WORK on a life-changing $12.3 million first specialist postgraduate medical training centre (MTC) in Malawi is set to start in the new year. FBW Group is leading the project’s design and technical team. Technical designs are expected to be completed by FBW in October and then tendered, with site works anticipated to start at the beginning of 2021.
The new Clinical Research and Training Open Resource (Creator) in Malawi will provide the most sophisticated research environment in the country. FBW will also be providing technical oversight for the initial enabling works expected to start on site soon.
Creator
Creator is a partnership between the University of Malawi’s College of Medicine (CoM), Queen Elizabeth’s Central Hospital in Blantyre, Malawi, the Liverpool School of Tropical Medicine (LSTM), the University of Liverpool and the medical research foundation Wellcome.
London-based research charity Wellcome has committed $2.5 million to the project and LSTM and the University of Liverpool are also providing $3.9 million each. More fundraising is underway.
Malawi currently has around 600 clinical doctors to treat a population of 16 million. The new centre will meet a critical need for further training and research opportunities, helping to halt the ‘brain drain’ that sees doctors leave the country to progress their careers.

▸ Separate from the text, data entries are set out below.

--- src/rtl/fetch_queue.sv ---
// Fetch queue between IF and ID: circular FIFO of {pc, inst} with flush and occupancy count.
// Optional same-cycle empty-queue forwarding enabled by defining FETCH_QUEUE_BYPASS_EN.
module fetch_queue #(
    parameter int unsigned DEPTH = 4
) (
    input  logic                     clk,
    input  logic                     rst,
    input  logic                     push_valid,
    input  logic [31:0]              push_pc,
    input  logic [31:0]              push_inst,
    output logic                     push_ready,
    output logic                     pop_valid,
    output logic [31:0]              pop_pc,
    output logic [31:0]              pop_inst,
    input  logic                     pop_ready,
    input  logic                     flush,
    output logic [$clog2(DEPTH):0]   count
);

    localparam int unsigned PTR_W = $clog2(DEPTH);
    localparam int unsigned CNT_W = PTR_W + 1;
    localparam logic [CNT_W-1:0] FULL_CNT = CNT_W'(DEPTH);

    logic [PTR_W-1:0] wr_ptr_q, wr_ptr_d;
    logic [PTR_W-1:0] rd_ptr_q, rd_ptr_d;
    logic [CNT_W-1:0] count_q, count_d;

    logic [31:0] pc_mem   [DEPTH];
    logic [31:0] inst_mem [DEPTH];

    logic stored_valid_c;
    logic bypass_c;
    logic push_fire_c;
    logic pop_fire_c;

    assign stored_valid_c = (count_q != '0) && !flush;

`ifdef FETCH_QUEUE_BYPASS_EN
    // Empty queue with a consumer ready: hand the fetched word straight through, never stored.
    assign bypass_c = (count_q == '0) && push_valid && pop_ready && !flush;
`else
    assign bypass_c = 1'b0;
`endif

    assign push_ready  = (count_q != FULL_CNT) && !flush;
    assign pop_valid   = stored_valid_c || bypass_c;
    assign push_fire_c = push_valid && push_ready && !bypass_c;
    assign pop_fire_c  = stored_valid_c && pop_ready;
    assign count       = count_q;

    // Head entry to ID; zero (NOP) whenever nothing is valid.
    always_comb begin
        pop_pc   = '0;
        pop_inst = '0;
`ifdef FETCH_QUEUE_BYPASS_EN
        if (bypass_c) begin
            pop_pc   = push_pc;
            pop_inst = push_inst;
        end else if (stored_valid_c) begin
            pop_pc   = pc_mem[rd_ptr_q];
            pop_inst = inst_mem[rd_ptr_q];
        end
`else
        if (stored_valid_c) begin
            pop_pc   = pc_mem[rd_ptr_q];
            pop_inst = inst_mem[rd_ptr_q];
        end
`endif
    end

    // Pointer and occupancy update; flush wins over any handshake in the same cycle.
    always_comb begin
        wr_ptr_d = wr_ptr_q;
        rd_ptr_d = rd_ptr_q;
        count_d  = count_q;
        if (flush) begin
            wr_ptr_d = '0;
            rd_ptr_d = '0;
            count_d  = '0;
        end else begin
            if (push_fire_c) begin
                wr_ptr_d = wr_ptr_q + PTR_W'(1);
            end
            if (pop_fire_c) begin
                rd_ptr_d = rd_ptr_q + PTR_W'(1);
            end
            case ({push_fire_c, pop_fire_c})
                2'b10:   count_d = count_q + CNT_W'(1);
                2'b01:   count_d = count_q - CNT_W'(1);
                default: count_d = count_q;
            endcase
        end
    end

    always_ff @(posedge clk or posedge rst) begin
        if (rst) begin
            wr_ptr_q <= '0;
            rd_ptr_q <= '0;
            count_q  <= '0;
        end else begin
            wr_ptr_q <= wr_ptr_d;
            rd_ptr_q <= rd_ptr_d;
            count_q  <= count_d;
        end
    end

    // Storage is not reset; occupancy alone decides what is valid.
    always_ff @(posedge clk) begin
        if (push_fire_c) begin
            pc_mem[wr_ptr_q]   <= push_pc;
            inst_mem[wr_ptr_q] <= push_inst;
        end
    end

endmodule

--- config.mk ---
export PLATFORM = sky130hd
export DESIGN_NAME = fetch_queue
export DESIGN_NICKNAME = d
export VERILOG_FILES = /design/src/rtl/fetch_queue.sv
export SDC_FILE = /design/constraint.sdc
export NUM_CORES = 1
export LEC_CHECK = 0
export ABC_AREA = 1
export CAP_MARGIN = 20
export CORE_AREA = 2 2 141 143
export DETAILED_ROUTE_END_ITERATION = 16
export DIE_AREA = 0 0 143 145
export HOLD_SLACK_MARGIN = 0.03
export MAX_ROUTING_LAYER = met4
export PLACE_DENSITY = 0.85
export SYNTH_ARGS = -nofsm -noshare
export SYNTH_HDL_FRONTEND = slang
export SYNTH_SLANG_ARGS = --single-unit
--- constraint.sdc ---
create_clock -name clk -period 5.1 [get_ports clk]
set_input_delay 1.02 -clock clk [delete_from_list [all_inputs] [get_ports clk]]
set_output_delay 1.02 -clock clk [all_outputs]
set_load 0.02 [all_outputs]
# Word level (Yosys, flattened, before mapping)
# Memories as Yosys holds them, arrays and structs flattened.
# Index checks and enable logic that the tools add are counted.
# totals
reg_bits	7
mem_bits_rw	256
input_bits	69
out_inout_bits	69
word_cells	31
n_memories	2
# classes
addsub	4
n_eq_ne	3
n_mux	10
n_reduce_logical	9
# memory_table
name	words	width	rd	rd_ports_with_merged_regs	write_ports	line	source
inst_mem	4	32	1	0	1	29	logic [31:0] inst_mem [DEPTH];
pc_mem	4	32	1	0	1	28	logic [31:0] pc_mem [DEPTH];
# op_table
op	count
$mux W32	2
$mux W2	4
$pmux W3 S2	1
$reduce_bool A3 Y1	2
$add A2 B1 Y2 const B	2
$logic_and A1 B1 Y1	4
$reduce_bool A2 Y1	2
$add A3 B1 Y3 const B	1
$mux W3	1
$ne A3 B3 Y1 const B	1
$sub A3 B1 Y3 const B	1
$eq A2 B1 Y1 const B	1
$eq A2 B2 Y1 const B	1
$mux W1	2
$logic_not A1 Y1	1

# Depth between registers and ports, before layout
# Gate-level depths: netlist of run 1.
# logic_depth
depth_word	6
mapped_depth	13
ltp_nobuf	13

# Worst setup path before layout of run 1
# Ideal clock, no wire load.
# synth_timing
kind	input to register
startpoint	in flush
endpoint	mem inst_mem[0][0] (enable)
setup_time_ns	0.487
arrival_time_ns	3.987
required_time_ns	4.613
setup_slack_ns	0.626
stages	3
path_buffers	0
path_cell_list	inv_2 nand3_2 nor2_1
# synth_between
elab_chain_cells	5
# synth_rtl
element	line	source
from (decl)	16	input logic flush,
$logic_not A1 Y1	45	assign push_ready = (count_q != FULL_CNT) && !flush;
$logic_and A1 B1 Y1	45	
$logic_and A1 B1 Y1	47	assign push_fire_c = push_valid && push_ready && !bypass_c;
$mux W1	109	if (push_fire_c) begin
$mux W1 (implied by the code)	111	inst_mem[wr_ptr_q] <= push_inst;
to (decl)	29	
# No other way between the ends.

# Worst setup path in the final report of run 1
# layout_timing
startpoint	reg rd_ptr_q[0]
endpoint	out pop_pc[0]
# layout_between
elab_chain_cells	2
# layout_rtl
element	line	source
from (decl)	25	logic [PTR_W-1:0] rd_ptr_q, rd_ptr_d;
from (signal assigned)	102	rd_ptr_q <= rd_ptr_d;
$mem_v2 Z4 W32	n/a	
$mux W32	64	if (stored_valid_c) begin
to (decl)	13	output logic [31:0] pop_pc,
# No other way between the ends.

==> summary.md, run 1 <==
| Metric | Value |
|---|---|
| First-pass GRT wire length | approximately 34 mm |
| Switching pwr | 1.88 mW |
| Flops & latches, synth | 263 |
| Synth cell count leaders | 261 x nor2_1, 256 x edfxtp_1, 130 x o21ai_0 |
| Routed vias | roughly 6600 |
| Mapped Cells | 819 |
| Worst-case clock buffer depth | 3 |
| Clock power share | 30.2% |
| Max-slew violations | 0 |
| Filler cells | 1336 |
| Top-level port count | between 100 and 150 |
| Count of warnings emitted by yosys | 0 |
| Logic pwr share | approximately 27% |
| Layout area overhead | 22.9% |
| Num rows | 51 |
| Root buffer cell | clkbuf_16 |
| TritonCTS clock tree | yes |
| Final Hold Fails | 0 |
| Critical path arrival | approximately 3.4 ns |
| Most common cell in the netlist | nor2_1 |
| Number of global-route vias before repair | 6580 |
| Max-cap violation count | 0 |
| H-tree depth | 1 |
| Worst skew pair latency | 0.52 ns |
| Routability cong. | 0.868 |
| Post-synthesis cell area | between 10000 and 15000 sq um |
| Max Fanout on Critical Path | 102 |
| WL final | 21.3 mm |
| Switching Fraction | 30.6% |
| Clk_skew | 0.0111 ns |
| Synth Area in Simple Gates | 10.8% |
| Drt initial violations | ~470 |
| Largest net degree at the start of global routing | 103 |
| Via density per instance | 5.32 |
| Nets | 1024 |
| Setup-failing EPs final | 0 |
| Post-synthesis compound-gate area fraction | 9.49% |
| Yosys cell types | 23 |
| Clk slew on worst S/H paths | 0.06 ns |
| Crit path time final | 4.38 ns |
| Worst hold path type | reg2reg |
| Seq pwr share | 42.4% |
| DRT Pass-1 Iters | 5 |
| Status | completed |
| DIE HEIGHT | between 100 and 150 um |
| Share of post-route cells with drive strength above 1 | under 10% |
| Kind of critical path | reg2out |
| DR DRC count | 0 |
| Area of the die | ~21000 sq um |
| Core area | 19200 sq um |
| Leakage | 4.34 nW |
| Avg WL per Cell | 17.3 um |
| Initial Util | 54.2% |
| Startpoint Class | flip-flop |
| Global route overflow | 0 |
| Cts hold-fix bufs | 0 |
| Post-cts resize count | 0 |
| Setup_tns | 0 ns |
| Adder-cell share of the synthesized area | less than 1% |
| CTS sink cnt | 263 |
| Chip width | 143 um |
| Worst IR Drop VDD | approximately 0.33 mV |
| Finished Core Util | between 60% and 70% |
| Diode count | 0 |
| Period utilisation layout | roughly 86% |
| Post-synth EDFFs | ~260 |
| Top-area cell type share of the netlist area | 73.8% |
| Synth Net Count | between 800 and 900 |
| All-Layer GR Usage | a little over a fifth |
| Hold path depth | 1 |
| Register-to-Register Path Depth | 14 |
| P per Cell Area | 479 nW/um^2 |
| Mux cell area share after synthesis | 0% |
| DRT antenna net count | 0 |
| Setup Buffers After CTS | 0 |
| Seq/Total Area, Yosys | 75.5% |
| Dominant cells by area after synthesis | edfxtp_1 74%, nor2_1 9.4%, o21ai_0 6.2% |
| Syn_area_per_cell | 12.7 sq um |
| Worst Max-Slew Pin Slew | 1.09 ns |
| Final HPWL DP | between 10 and 15 mm |
| Highest clock rate | 228 MHz |
| Worst slew margin | around 27% |
| Post-synth top flop | edfxtp_1 |
| Req. time, crit path | 4.08 ns |
| Post-synthesis xor/xnor area fraction | less than 1% |
| P_int | roughly 4.3 mW |
| CP Capture Type | output port |
| Number of antenna violations at the first check in global routing | 0 |
| RSZ-0062 raised after global routing | false |
| PortBufs | 137 |
| TritonCTS Buffers | 26 |
| Area leader, netlist | edfxtp_1 |
| Synth async-reset ratio | between 2 and 3% |
| Largest family of logic cells by synthesized area | simple AND/OR/NAND/NOR gates |
[metal layers]
| layer | wire length (um) | share of wire [%] | vias up | track usage [%] |
|---|---|---|---|---|
| li1 | - | - | 3149 | - |
| met1 | 8260 | 39 | 3137 | 26.1 |
| met2 | 11400 | 53 | 232 | 37.3 |
| met3 | 1200 | 5.6 | 41 | 2.84 |
| met4 | 505 | 2.4 | 0 | 6.68 |
| met5 | 0 | 0 | - | - |
[cell families (layout without fill, tap and decap cells)]
| family | count (synthesis) | count (layout) |
|---|---|---|
| xor+xnor | 1 | 1 |
| simple gates | 290 | 290 |
| buf+inv | 63 | 213 |
| compound gates | 197 | 197 |
| flops | 263 | 263 |
| fa+ha+maj | 5 | 5 |
[cell type report]
class	count	area (sq um)	area share, %
timing repair buffer	151	1480	11.5
multi-input combinational	493	2220	17.4
clock buffer	34	702	5.48
sequential	263	7870	61.5
inverter	15	57.6	0.450
clock inverter	13	139	1.09
tap	265	332	2.59
[power by group through the flow]
stage               clock network (mW)  registers, mW  logic [mW]
floorplan                            0           2.63        1.11
global placement                     0           2.64        1.65
detailed placement                   0           2.65        1.68
CTS                               1.88           2.60        1.69
global route                      1.99           2.62        1.85
finish                            1.85           2.60        1.68
[path summary, 6_finish.rpt]
path / from / to / slack, ns
max: rd_ptr_q[0]$_DFFE_PP0P_ / pop_pc[0] / 0.72
max reg2reg: count[0]$_DFFE_PP0P_ / count[2]$_DFFE_PP0P_ / 2.79
min reg2reg: wr_ptr_q[0]$_DFFE_PP0P_ / wr_ptr_q[0]$_DFFE_PP0P_ / 0.58
min: wr_ptr_q[0]$_DFFE_PP0P_ / wr_ptr_q[0]$_DFFE_PP0P_ / 0.58
max in group asynchronous: rst / rd_ptr_q[0]$_DFFE_PP0P_ / 4.12
min in group asynchronous: rst / count[0]$_DFFE_PP0P_ / 0.74
[state kept, by name, indices dropped and copies added, names as in the netlist]
register and cells:
count 3, inst_mem 128, pc_mem 128, rd_ptr_q 2, wr_ptr_q 2
[worst max-delay path: stages, from the launching register on]
cell and delay (ns):
dfrtp_4 0.62, buf_4 0.83, nor2_1 0.13, nor2_1 0.12, o21ai_0 0.11, a21oi_1 0.25
clkdlybuf4s50_1 0.65
[cell usage in the layout (no fill, tap or decap)]
cell type        instances
clkinv_1                 4
nand3_1                  8
clkinv_2                 6
dfrtp_1                  5
clkinv_4                 1
clkbuf_16               27
bufinv_16                3
nor2_1                 257
nor2_2                   1
nand2_2                  5
buf_4                   14
inv_2                    3
o21ai_0                130
a21oi_1                 65
ha_1                     4
clkdlybuf4s50_1        137
dfrtp_2                  1
nor2_4                   5
dfrtp_4                  1
fa_1                     1
o31ai_1                  1
inv_1                   11
o21ai_1                  1
clkbuf_1                 7
xnor2_1                  1
nand2_1                 13
edfxtp_1               256
nand3_2                  1
[metrics by stage]
step | area (sq um) | instances | setup slack (ns) | hold WS, ns | power (mW)
floorplan | 10400 | 819 | 0.626 | 0.515 | 3.74
global placement | 12000 | 1187 | 1.23 | 0.549 | 4.29
detailed placement | 12000 | 1187 | 1.21 | 0.563 | 4.33
CTS | 12800 | 1234 | 0.756 | 0.571 | 6.18
global route | 12800 | 1234 | 0.514 | 0.661 | 6.45
finish | 12800 | 1234 | 0.720 | 0.582 | 6.13
Power figures use the tool's default switching activity.
==> run 2: changes to the inputs <==
--- a/config.mk
+++ b/config.mk
@@ -12,7 +12,7 @@
 export DIE_AREA = 0 0 143 145
 export HOLD_SLACK_MARGIN = 0.03
 export MAX_ROUTING_LAYER = met4
-export PLACE_DENSITY = 0.85
+export PLACE_DENSITY = 0.79
 export SYNTH_ARGS = -nofsm -noshare
 export SYNTH_HDL_FRONTEND = slang
 export SYNTH_SLANG_ARGS = --single-unit
==> run 2 against run 1 <==
Against the previous run: maximum frequency rose by 8.1%; setup slack better by 0.33 ns; count of clock-buffer cells in the layout is 2 lower; worst hold slack worse by 0.017 ns; sequential share of layout area about the same; via count grew 1.9%; critical path depth is the same; wire length grew 4.9%; non-clock buffer count is 1 lower; design area hardly changed; critical path type is now in2out; largest power group unchanged; highest routed layer unchanged.
==> summary.md, run 2 (synthesis gave the netlist of run 1 again) <==
| Metric | Value |
|---|---|
| Status | completed |
| Avg WL per Cell | 18.1 um (+4.9%) |
| Cts hold-fix bufs | 0 (unchanged) |
| Commonest non-fill, non-tap cell in the layout | nor2_1 |
| Root buffer cell | clkbuf_16 |
| Global route overflow | 0 (unchanged) |
| Area occupied by multi-input gates | 2220 sq um (unchanged) |
| Leakage | 4.33 nW (-0.34%) |
| Layout area overhead | 22.8% (about the same) |
| Filler cells | 1360 (+1.8%) |
| Nets | 1023 (-0.098%) |
| Startpoint Class | primary input |
| Worst-case clock buffer depth | 3 (unchanged) |
| Routed length on met3 | 1.46 mm (+21%) |
| RSZ-0062 raised after global routing | false |
| Crit path time final | 4.05 ns (-0.328 ns) |
| Largest net degree at the start of global routing | 129 (+25%) |
| DIE HEIGHT | 145 um (unchanged) |
| Metal-1 WL | 9.15 mm (+11%) |
| Final HPWL DP | 12.3 mm (-0.80%) |
| Flop2flop setup slack | 2.62 ns (-0.17 ns) |
| DR top layer | met4 |
| Share of post-route cells with drive strength above 1 | 6.50% (-0.52 points) |
| Setup_tns | 0 ns (unchanged) |
| Clk slew on worst S/H paths | 0.06 ns (about the same) |
| CTS sink cnt | 263 (unchanged) |
| Setup-failing EPs final | 0 (unchanged) |
| Setup Buffers After CTS | 0 (unchanged) |
| Dpl cells | 1186 (-0.084%) |
| Worst Max-Slew Pin Slew | 0.992 ns (-0.102 ns) |
| Critical path arrival | 3.03 ns (-0.33 ns) |
| Kind of critical path | in2out |
| P per Cell Area | 480 nW/um^2 (+0.15%) |
| Setup WS pre-CTS | 1.05 ns (-0.160 ns) |
| Commonest non-fill, non-tap cells in the layout | 257 x nor2_1, 256 x edfxtp_1, 137 x clkdlybuf4s50_1 |
| WL final | 22.4 mm (+4.9%) |
| Via density per instance | 5.42 (+1.9%) |
| R2r endpoint | count[2]$_DFFE_PP0P_ |
| TritonCTS clock tree | yes |
| Req. time, crit path | 4.08 ns (about the same) |
| Period utilisation layout | 79.4% (-6.4 points) |
| Final Hold Fails | 0 (unchanged) |
| Num rows | 51 (unchanged) |
| DR DRC count | 0 (unchanged) |
| Max-slew violations | 0 (unchanged) |
| Reg-to-reg startpoint | count[0]$_DFFE_PP0P_ |
| Chip width | 143 um (unchanged) |
| Hold path depth | 1 (unchanged) |
| Core area | 19200 sq um (unchanged) |
| DRT Pass-1 Iters | 5 (unchanged) |
| PortBufs | 137 (unchanged) |
| Worst skew pair latency | 0.52 ns (about the same) |
| TritonCTS Buffers | 26 (unchanged) |
| Hold path startpoint | wr_ptr_q[0]$_DFFE_PP0P_ |
| Diode count | 0 (unchanged) |
| WL met2 | 11.2 mm (-1.2%) |
| Register-to-Register Path Depth | 14 (unchanged) |
| All-Layer GR Usage | 22.2% (+0.73 points) |
| Worst Slack Setup Final | 1.05 ns (+0.328 ns) |
| Max-cap violation count | 0 (unchanged) |
| Number of antenna violations at the first check in global routing | 0 (unchanged) |
| Routed vias | 6683 (+1.9%) |
| FF+latch area | 7870 sq um (unchanged) |
| Post-cts resize count | 0 (unchanged) |
| Routability cong. | 0.778 (-10%) |
| CP Capture Type | output port |
| Number of global-route vias before repair | 6522 (-0.88%) |
| Initial Util | 54.2% (unchanged) |
| First-pass GRT wire length | 34.8 mm (+3.1%) |
| Top-level port count | 138 (unchanged) |
| H-tree depth | 1 (unchanged) |
| WHS Endpoint | wr_ptr_q[0]$_DFFE_PP0P_ |
| DRT antenna net count | 0 (unchanged) |
| Worst IR Drop VDD | 0.343 mV (+4.3%) |
| Worst slew margin | 33.9% (+6.8 points) |
| Highest clock rate | 247 MHz (+8.1%) |
| Clk_skew | 0.0112 ns (+0.0000486 ns) |
| Worst hold path type | reg2reg |
| Drt initial violations | 605 (+29%) |
| Max Fanout on Critical Path | 15 (-85%) |
| Area of the die | 20700 sq um (unchanged) |
| Non-Filler Instances | 1234 (unchanged) |
-- run 2: cell count changes in the layout (fill, tap and decap cells not counted), sizes merged --
cell	delta
buf	-1
clkinv	+4
clkbuf	-2
bufinv	-1
-- run 2: layout make-up --
| type | count | share of cell area [%] |
|---|---|---|
| sequential | 263 | 61.5 |
| tap | 265 | 2.59 |
| inverter | 15 | 0.450 |
| clock inverter | 16 | 0.939 |
| clock buffer | 32 | 5.43 |
| timing repair buffer | 150 | 11.7 |
| multi-input combinational | 493 | 17.4 |
-- run 2: per-stage QoR --
| stage | power [mW] | utilization [%] | instance area, sq um | hold WS (ns) |
|---|---|---|---|---|
| 3_5_place_dp | 4.37 | 62.3 | 12000 | 0.564 |
| 6_report | 6.14 | 66.6 | 12800 | 0.565 |
| 5_1_grt | 6.42 | 66.6 | 12800 | 0.601 |
| 3_3_place_gp | 4.34 | 62.3 | 12000 | 0.552 |
| 2_1_floorplan | 3.74 | - | 10400 | 0.515 |
| 4_1_cts | 6.18 | 66.6 | 12800 | 0.573 |
-- run 2: per-layer routing --
metal / GRT usage [%] / vias to the layer above
met1: 29.7 / 3220
met3: 3.14 / 39
met2: 36.0 / 268
met4: 6.29 / 0
met5: - / -
li1: - / 3156
-- run 2: worst max path at each step --
stage / to / slack [ns] / startpoint / cells after the start
floorplan: inst_mem[0][0]$_DFFE_PP_ / 0.63 / flush / 3
global placement: pop_inst[25] / 1.07 / flush / 6
detailed placement: pop_inst[25] / 1.05 / flush / 6
CTS: pop_inst[25] / 1.04 / flush / 6
global route: pop_inst[0] / 0.90 / rd_ptr_q[0]$_DFFE_PP0P_ / 5
finish: pop_inst[25] / 1.05 / flush / 6
-- run 2: worst max-delay path, cell delays in order --
cell and delay, ns:
clkdlybuf4s50_1 0.45, inv_2 0.14, nand2_2 0.25, buf_4 0.30, a21oi_1 0.21, clkdlybuf4s50_1 0.64
-- run 2: power by group --
part	switching, mW	leakage, nW	total (mW)	internal (mW)
clock network	0.752	0.396	1.81	1.06
registers	0.0489	2.41	2.58	2.53
logic	1.12	1.52	1.75	0.627
total	1.92	4.33	6.14	4.22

Malawi has one of the lowest life expectancies in the world.
The Malawi-Liverpool-Wellcome Trust Research Programme (MLW) currently provides training for the next generation of clinical researchers and supports research nurses and clinicians at the Queen Elizabeth Central Hospital (QECH) in Blantyre. The new centre will be built in its grounds.
Over the last 25 years, MLW has made notable scientific contribution in the management of malaria and HIV. It says the Creator project will be ‘a step-change’ in the scale of clinical research and a reversal of the norm of trainees leaving Malawi and the region to receive specialist education elsewhere.
According to Lindiwe Mafuleka, communications lead for MLW, the increase in the scale of research and number of researchers translates into increased contribution and progress in the improvement of health. This is of great importance for securing better health for the region and beyond.
‘The project is a monumental step towards new levels of excellence for MLW. The building will accommodate a 30 percent increase in research activity over the next 10 years. This will be combined, for the first time, with postgraduate specialist medical education by engaging with hospital academic departments and 140 or more postgraduate clinical and non-clinical research trainees,’ said Lindiwe.